Note: Lead-times can be shortened if the customer will sterilize the dishes using UV and/or 70% ethanol (e.g. 40 mins under UV light in a tissue culture hood and/or immersion if 70% ethanol for 30 minutes).
Special order charges: Special order charges: For special orders of 3 cases or more, there is no special order charge; however, for special orders of less than 3 cases, a special order charge will apply.
Return policy: Special orders items cannot be returned.
MatTek Chambered Cell Culture Slides
Q30: What are the dimensions of the wells of the MatTek Chambered Cell Culture Slides? How much medium should I use per well?
Product | Dimensions of wells (mm) | Medium volume/ well (mL) |
CCS-2 | 23.0 x 22.2 | 1.2 – 2.5 |
CCS-4 | 23.0 x 11.4 | 0.5 – 1.3 |
CCS-8 | 11.5 x 11.4 | 0.2 – 0.6 |
Q31: Can I use an inverted microscope to observe cells cultured in the MatTek Chambered Cell Culture Slides (CCS)?
Yes, cells grown on the CCS can be observed using an inverted scope. Stain your cells and
remove the plastic upper chamber. Use mounting medium and coverslip the samples on the slide. MatTek coverslips, Part #: PCS-1.5-5024 (No. 1.5 thickness 50 mm x 24 mm), are specially designed for coverslipping samples cultured on the CCS.
Q32: What are the dimensions of the microscope slide which is the base of the MatTek Chambered Cell Culture Slides?
The dimensions of microscope slide are: Length: 75.0 mm, Width: 25.0 mm, and Height: 1.0 mm.
Q33: After I remove the upper chamber will anything remain behind on the microscope slide?
There is a silicone gasket beneath the upper chamber and the microscope slide. The gasket typically releases from the slide when the chamber is removed.

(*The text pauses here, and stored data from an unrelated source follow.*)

$ cat config.mk
export PLATFORM = sky130hd
export DESIGN_NAME = if_id_pipe_reg
export DESIGN_NICKNAME = d
export VERILOG_FILES = /design/src/rtl/if_id_pipe_reg.sv
export SDC_FILE = /design/constraint.sdc
export NUM_CORES = 1
export LEC_CHECK = 0
export ABC_AREA = 1
export ABC_CLOCK_PERIOD_IN_PS = 1200
export CORE_MARGIN = 3
export CORE_UTILIZATION = 55
export CTS_CLUSTER_SIZE = 14
export DETAILED_ROUTE_END_ITERATION = 7
export DONT_BUFFER_PORTS = 1
export PLACE_DENSITY_LB_ADDON = 0.15
export SLEW_MARGIN = 15
export SYNTH_ARGS = -nofsm -noshare
export SYNTH_HDL_FRONTEND = slang
export SYNTH_SLANG_ARGS = --single-unit
$ cat constraint.sdc
create_clock -name clk -period 1.2 [get_ports clk]
set_input_delay 0.12 -clock clk [delete_from_list [all_inputs] [get_ports clk]]
set_output_delay 0.12 -clock clk [all_outputs]
set_load 0.03 [all_outputs]
$ cat src/rtl/if_id_pipe_reg.sv
`default_nettype none
// ============================================================================
// if_id_pipe_reg : IF/ID pipeline register, valid/ready, flush, optional skid
// Revision: 1.0
// ============================================================================
module if_id_pipe_reg #(
  parameter int                 INSTR_W   = 32,
  parameter int                 PC_W      = 32,
  parameter int                 SKID      = 1,
  parameter logic [INSTR_W-1:0] NOP_INSTR = '0
) (
  input  logic               clk,
  input  logic               rst_n,
  input  logic               in_valid,
  output logic               in_ready,
  input  logic [INSTR_W-1:0] in_instr,
  input  logic [PC_W-1:0]    in_pc,
  input  logic               flush,
  output logic               out_valid,
  input  logic               out_ready,
  output logic [INSTR_W-1:0] out_instr,
  output logic [PC_W-1:0]    out_pc,
  output logic [1:0]         occ
);

  if (SKID != 0) begin : g_skid
    localparam logic [1:0] ST_EMPTY = 2'd0;
    localparam logic [1:0] ST_ONE   = 2'd1;
    localparam logic [1:0] ST_FULL  = 2'd2;

    logic [1:0]         state_q, state_d;
    logic [INSTR_W-1:0] main_instr_q, main_instr_d, skid_instr_q, skid_instr_d;
    logic [PC_W-1:0]    main_pc_q, main_pc_d, skid_pc_q, skid_pc_d;
    logic               push, pop, ready;

    // in_ready comes straight from the state flops, never from out_ready
    assign ready = (state_q != ST_FULL);
    assign push  = in_valid & ready & ~flush;
    assign pop   = (state_q != ST_EMPTY) & out_ready;

    always_comb begin
      state_d      = state_q;
      main_instr_d = main_instr_q;
      main_pc_d    = main_pc_q;
      skid_instr_d = skid_instr_q;
      skid_pc_d    = skid_pc_q;
      if (flush) begin
        state_d = ST_EMPTY;
      end else begin
        case (state_q)
          ST_EMPTY: begin
            if (push) begin
              state_d      = ST_ONE;
              main_instr_d = in_instr;
              main_pc_d    = in_pc;
            end
          end
          ST_ONE: begin
            if (push && pop) begin
              main_instr_d = in_instr;
              main_pc_d    = in_pc;
            end else if (push) begin
              state_d      = ST_FULL;
              skid_instr_d = in_instr;
              skid_pc_d    = in_pc;
            end else if (pop) begin
              state_d = ST_EMPTY;
            end
          end
          ST_FULL: begin
            if (pop) begin
              state_d      = ST_ONE;
              main_instr_d = skid_instr_q;
              main_pc_d    = skid_pc_q;
              skid_instr_d = NOP_INSTR;
              skid_pc_d    = '0;
            end
          end
          default: state_d = ST_EMPTY;
        endcase
      end
    end

    always_ff @(posedge clk or negedge rst_n) begin
      if (!rst_n) begin
        state_q      <= ST_EMPTY;
        main_instr_q <= NOP_INSTR;
        main_pc_q    <= '0;
        skid_instr_q <= NOP_INSTR;
        skid_pc_q    <= '0;
      end else begin
        state_q      <= state_d;
        main_instr_q <= main_instr_d;
        main_pc_q    <= main_pc_d;
        skid_instr_q <= skid_instr_d;
        skid_pc_q    <= skid_pc_d;
      end
    end

    assign in_ready  = ready;
    assign out_valid = (state_q != ST_EMPTY);
    assign out_instr = out_valid ? main_instr_q : NOP_INSTR;
    assign out_pc    = out_valid ? main_pc_q : '0;
    assign occ       = state_q;
  end else begin : g_single
    logic               valid_q, valid_d;
    logic [INSTR_W-1:0] instr_q, instr_d;
    logic [PC_W-1:0]    pc_q, pc_d;
    logic               push, pop, ready;

    assign ready = ~valid_q | out_ready;
    assign push  = in_valid & ready & ~flush;
    assign pop   = valid_q & out_ready;

    always_comb begin
      valid_d = valid_q;
      instr_d = instr_q;
      pc_d    = pc_q;
      if (flush) begin
        valid_d = 1'b0;
      end else if (push) begin
        valid_d = 1'b1;
        instr_d = in_instr;
        pc_d    = in_pc;
      end else if (pop) begin
        valid_d = 1'b0;
      end
    end

    always_ff @(posedge clk or negedge rst_n) begin
      if (!rst_n) begin
        valid_q <= 1'b0;
        instr_q <= NOP_INSTR;
        pc_q    <= '0;
      end else begin
        valid_q <= valid_d;
        instr_q <= instr_d;
        pc_q    <= pc_d;
      end
    end

    assign in_ready  = ready;
    assign out_valid = valid_q;
    assign out_instr = valid_q ? instr_q : NOP_INSTR;
    assign out_pc    = valid_q ? pc_q : '0;
    assign occ       = {1'b0, valid_q};
  end

endmodule
`default_nettype wire

==> metrics.txt, run 1 <==
Leak Pwr 0.00562 µW; Final HPWL DP 11100 µm; CP arrival approximately 2.0 ns; routability cong. 0.793; TritonCTS clock tree built; Final Max Slew Viols 0; FF-to-FF path depth 10; Clock Sinks 130; H-tree depth 4; violations in the final reports hold timing, setup timing; die area approximately 0.015 mm²; #FFs+latches synth 130; post-layout util 0.850; Final Setup Violations a little under 200; synthesized area 0.00726 mm²; met3 routed wirelength roughly 1700 µm; met2 WL around 13000 µm; Vias 7157; worst-margin pin slew 0.344 ns; crit path max fanout 8; drc violations 0; main area contributors after synthesis dfrtp_1, nand2_1, nand3_2; Final Power 20900 µW; Pwr Density 1920 mW/mm²; fill count 661; Vias/cell 5.46; Die Span X ~120 µm; Final Hold Fails 130; final instance area around 0.011 mm²; asr flop ratio synth 1.00; fin nets 1197; reg-to-reg startpoint occ[0]; clock-pin slew on the worst setup and hold paths around 0.060 ns; Antenna Nets Post-Route 0; Starting Density 0.568; post-synth top area share 0.448; number of detailed-route iterations in the first pass 6; Slew headroom 0.771; CORE AREA 0.0128 mm²; R2R Path End g_skid.main_instr_q[10]; EDFF count, synth 0; Worst Setup Path Type flop to flop; Area Overhead vs Synth 49.6%; Critical Path End Type flop; Synth top cells by count nand2_1, inv_1, dfrtp_1, nand3_1, nor2_1; num rows 41; pin count of the biggest net entering global routing approximately 130; wl on met1 9220 µm; fraction of layout cells with a size suffix above 1 0.308; Max Used Layer met4; Placed Area 0.00802 mm²; die height 121 µm; Netlist cell types 18; GRT Overall Usage 0.292; WL per Instance 18.7 µm; DP Cell Count 1166; Clk Latency, worst-skew pair roughly 0.43 ns; Routed WL 24600 µm; Mapped Cells 1001; Max Cap Violations 0; highest clock rate just under 600 MHz; first-pass GRT wire length approximately 34000 µm; flop-to-flop setup slack -0.52 ns; GRT Residual Overflow 0; leading area contributor after synthesis dfrtp_1; Max VDD drop about 1.0 mV; Primary FF master, synth dfrtp_1; synth warn 0; total CTS buffers 17; DR iter-0 viols 673; class of the worst hold path input pin to async pin; sequential share of the synthesized area 0.448; status complete, but fails checks; Avg Cell Area, Syn roughly 7.3 µm²; initial antenna violation count 1; worst clock skew between 0.007 and 0.008 ns; IO Pins between 100 and 150; RSZ-0062 raised after global routing yes; Final WS setup -0.515 ns; vias in the first global route 6777; # port buffers 0; startpoint class of the critical path flop; WP data required 1.50 ns; Net Count, Synth 1070; count leader, synth nand2_1; root buf cell clkbuf_16; Post-Layout Cell Count 1312; multi-input gate area in the final layout 0.00395 mm²; final hold slack -0.604 ns; Max Root-Sink Buffers 2; period utilization 1.43; sequential cell area 0.00326 mm²; min Tclk post-route 1.72 ns
[per-stage QoR]
step,TNS [ns],setup WS [ns]
after floorplan,-37.57,-0.248
after global placement,-40.51,-0.322
after detailed placement,-42.58,-0.324
after CTS,-77.42,-0.452
after global routing,-93.03,-0.605
final,-81.49,-0.515
[layer usage]
metal / track usage / vias to the layer above
met5: 0 / -
met4: 0.126 / 0
met3: 0.0611 / 97
met2: 0.494 / 375
met1: 0.362 / 3430
li1: - / 3255
[where the power goes]
group | switching, µW | internal [µW]
Sequential | 1320 | 6140
Combinational | 5160 | 3580
Clock | 1900 | 2750
Total | 8380 | 12500
[worst max-delay path by stage]
stage | startpoint | end
after global placement | occ[0] | g_skid.main_instr_q[7]
after CTS | occ[1] | out_instr[0]
after global routing | occ[0] | g_skid.main_instr_q[10]
final | occ[0] | g_skid.main_instr_q[10]
after floorplan | occ[0] | g_skid.skid_instr_q[0]
after detailed placement | occ[1] | g_skid.skid_instr_q[10]
[critical path, cell delays in order, from the launching register on]
cell and delay, ns:
dfrtp_2 0.39, buf_6 0.16, inv_2 0.07, nand2_4 0.11, nand3_4 0.08, nand2_4 0.14, buf_12 0.13, nand2_8 0.07
bufbuf_16 0.27, nand2_1 0.08, nand2_1 0.08
[what timing repair did]
action / 4_1_cts / 5_1_grt
pin swaps: 7 / 43
hold buffers: 65 / 1
setup buffers: 18 / 11
hold endpoints to repair: 259 / 131
gates resized for setup: 63 / 152
endpoints found under the setup margin: 198 / 198
cloned: 13 / 11
[sequential cells by signal, summed over array words and instances (netlist names)]
| signal | count |
|---|---|
| g_skid.main_instr_q | 32 |
| g_skid.main_pc_q | 32 |
| g_skid.skid_instr_q | 32 |
| g_skid.skid_pc_q | 32 |
| occ | 2 |
[logic make-up (layout without fill, tap and decap cells)]
kind of cell,after synthesis,in the layout,synth area share
and+or+nand+nor,672,673,0.411
buffers and inverters,198,335,0.140
other,0,1,0
DFF,130,130,0.448
AOI/OAI and AO/OA,1,1,0.000689
[area by class of cell]
cell class,instances,share of cell area
sequential,130,0.300
clock buffer,23,0.0440
timing repair buffer,169,0.222
antenna,1,0.000230
clock inverter,7,0.00323
multi-input combinational,674,0.364
tap,172,0.0198
inverter,136,0.0477
[cells in the final DEF, fill, tap and decap left out]
cell type / count
inv_8: 1
nand3_1: 74
nor2_4: 65
clkbuf_8: 3
nand2_8: 4
clkbuf_16: 27
dlygate4sd3_1: 66
nor2_1: 4
o21ai_4: 1
diode_2: 1
nand2_1: 380
buf_8: 6
nand3_4: 5
nand3_2: 54
nand2_4: 25
buf_16: 12
bufbuf_16: 2
buf_4: 25
dfrtp_1: 128
inv_2: 2
clkinv_2: 7
clkbuf_1: 3
nor3_4: 1
dfrtp_2: 2
buf_6: 16
nor2_2: 4
nand2_2: 57
inv_1: 133
buf_12: 32
Power figures use the tool's default switching activity.
==> run 2, diff against run 1 <==
--- a/config.mk
+++ b/config.mk
@@ -7,11 +7,14 @@
 export LEC_CHECK = 0
 export ABC_AREA = 1
 export ABC_CLOCK_PERIOD_IN_PS = 1200
+export CELL_PAD_IN_SITES_DETAIL_PLACEMENT = 0
+export CELL_PAD_IN_SITES_GLOBAL_PLACEMENT = 1
 export CORE_MARGIN = 3
-export CORE_UTILIZATION = 55
+export CORE_UTILIZATION = 41
 export CTS_CLUSTER_SIZE = 14
 export DETAILED_ROUTE_END_ITERATION = 7
 export DONT_BUFFER_PORTS = 1
+export MAX_ROUTING_LAYER = met4
 export PLACE_DENSITY_LB_ADDON = 0.15
 export SLEW_MARGIN = 15
 export SYNTH_ARGS = -nofsm -noshare
==> metrics.txt, run 2 (synthesis gave the netlist of run 1 again) <==
status complete, but fails checks; violations in the final reports hold timing, setup timing; worst clock skew 0.00942 ns; highest clock rate between 500 and 600 MHz; Ant. Diodes 0; # port buffers 0; vias in the first global route 6945; Final Max Slew Viols 0; worst-margin pin slew 0.357 ns; Routed WL ~25000 µm; hold_buf cts 66; Vias 6933; CP delay by family, top buffers and inverters; routability cong. between 0.7 and 0.8; multi-input gate area in the final layout between 0.004 and 0.005 mm²; first-pass GRT wire length 39000 µm; GRT Residual Overflow 0; fin nets 1233; period utilization 1.44; Final WS setup -0.533 ns; final setup TNS -87.21 ns; met1 Track Usage GR 0.359; clock-pin slew on the worst setup and hold paths 0.06 ns; Max Cap Violations 0; Vias/cell between 4 and 5; WP data required 1.51 ns; Die Span X 139 µm; Final Power 22100 µW; most common cell after layout, fill and taps aside nand2_1; Max Root-Sink Buffers 2; Final HPWL DP 11800 µm; Slew headroom 0.762; root buf cell clkbuf_16; min Tclk post-route 1.73 ns; RSZ-0062 raised after global routing yes; die area 0.0193 mm²; post-layout util 0.691; Max VDD drop 1.21 mV; final hold slack -0.616 ns; number of detailed-route iterations in the first pass 5; Pwr Density 1850 mW/mm²; worst slack, placed -0.386 ns; max incr delay on CP 0.40 ns; crit path max fanout 6; FF-to-FF path depth 12; CORE AREA 0.0173 mm²; Clk Latency, worst-skew pair 0.43 ns; Final Setup Violations a little under 200; CP arrival 2.04 ns; TritonCTS clock tree built; class of the worst hold path input pin to async pin; startpoint class of the critical path flop; Critical Path End Type flop; GRT Overall Usage 0.264; worst-path cell with the longest stage delay dfrtp_2; sequential cell area 0.00326 mm²; initial antenna violation count 0; WL per Instance 18.0 µm; M2 GR Usage 0.413; Area Overhead vs Synth 64.6%; Clock Sinks 130; Worst path depth 12; total CTS buffers 17; fraction of layout cells with a size suffix above 1 0.369; num rows 48; critical path cell sequence buf_4 > inv_6 > nor2_4 > nand2_2 > nand2_2 > nor2_4 > buf_12 > nand2_8 > buf_12 > buf_16 > nand2_1 > nand2_1; drc violations 0; Final Hold Fails 130; Leak Pwr approximately 0.006 µW; met3 Resource Use GR 0.0500; Worst Setup Path Type flop to flop; CP bufs+invs 5; DR iter-0 viols 464; IO Pins ~140; pin count of the biggest net entering global routing 131; die height about 140 µm; fill count about 1400; grt peak-use layer met2; H-tree depth 4; most frequent cells in the layout nand2_1, inv_1, dfrtp_1; Starting Density 0.420; Antenna Nets Post-Route 0
## run 2: changes by cell type in the layout (fill, tap and decap cells not counted), moves of 3 or more
cell        before  now
buf_8            6   14
buf_16          12   25
nand3_2         54   89
clkinvlp_4       0    3
buf_4           25   20
clkbuf_16       27   24
nand3_4          5    9
buf_6           16   30
nand2_1        380  377
clkinv_2         7    4
buf_12          32   42
nand3_1         74   35
## run 2: layout make-up
class,instances,area share
multi-input cells,674,0.351
flip-flops and latches,130,0.272
repair buffers,205,0.259
inverters,136,0.0436
clock buffers,23,0.0417
well taps,225,0.0236
clock inverters,9,0.00859
## run 2: metrics by stage
stage	instances	area, µm²
finish	1402	12000
global route	1402	12000
CTS	1398	11300
detailed placement	1219	8040
global placement	1219	8040
floorplan	1001	7690
## run 2: report_power, final
| part | internal [µW] | switching, µW | leakage, µW |
|---|---|---|---|
| Sequential | 6140 | 1200 | 0.00162 |
| Combinational | 4140 | 5310 | 0.00415 |
| Clock | 3320 | 1970 | 0.000291 |
## run 2: path summary, 6_finish.rpt
kind	start	endpoint	slack (ns)
worst max-delay path	occ[1]	g_skid.skid_pc_q[7]	-0.53
worst min-delay path	rst_n	g_skid.main_instr_q[7]	-0.62
worst max register to register	occ[1]	g_skid.skid_pc_q[7]	-0.53
worst min register to register	g_skid.main_pc_q[10]	g_skid.main_pc_q[10]	0.47
max in group asynchronous	rst_n	g_skid.main_pc_q[11]	1.59
min in group clk	in_valid	occ[0]	0.14
## run 2: per-layer routing
metal / vias to the layer above / share of wire
met5: - / 0
met4: 0 / 0.013
met3: 24 / 0.050
met2: 190 / 0.49
met1: 3371 / 0.44
li1: 3348 / -
## run 2: repair_timing
action / CTS / global route
setup buffers: 49 / 8
pin swaps: 21 / 59
hold endpoints to repair: 259 / 130
cloned: 34 / 7
setup endpoints to repair: 197 / 198
resized for setup: 152 / 174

However, if the gasket remains on the microscope slide, it can easily be peeled off the microscope slide using fine point forceps.
Q34: What should I do if I need more than 8 wells?
Although we do not produce Cell Culture Slides with more than 8 wells
MatTek Glass Bottom plates are available with 12, 24, 48, 96, and 384 wells.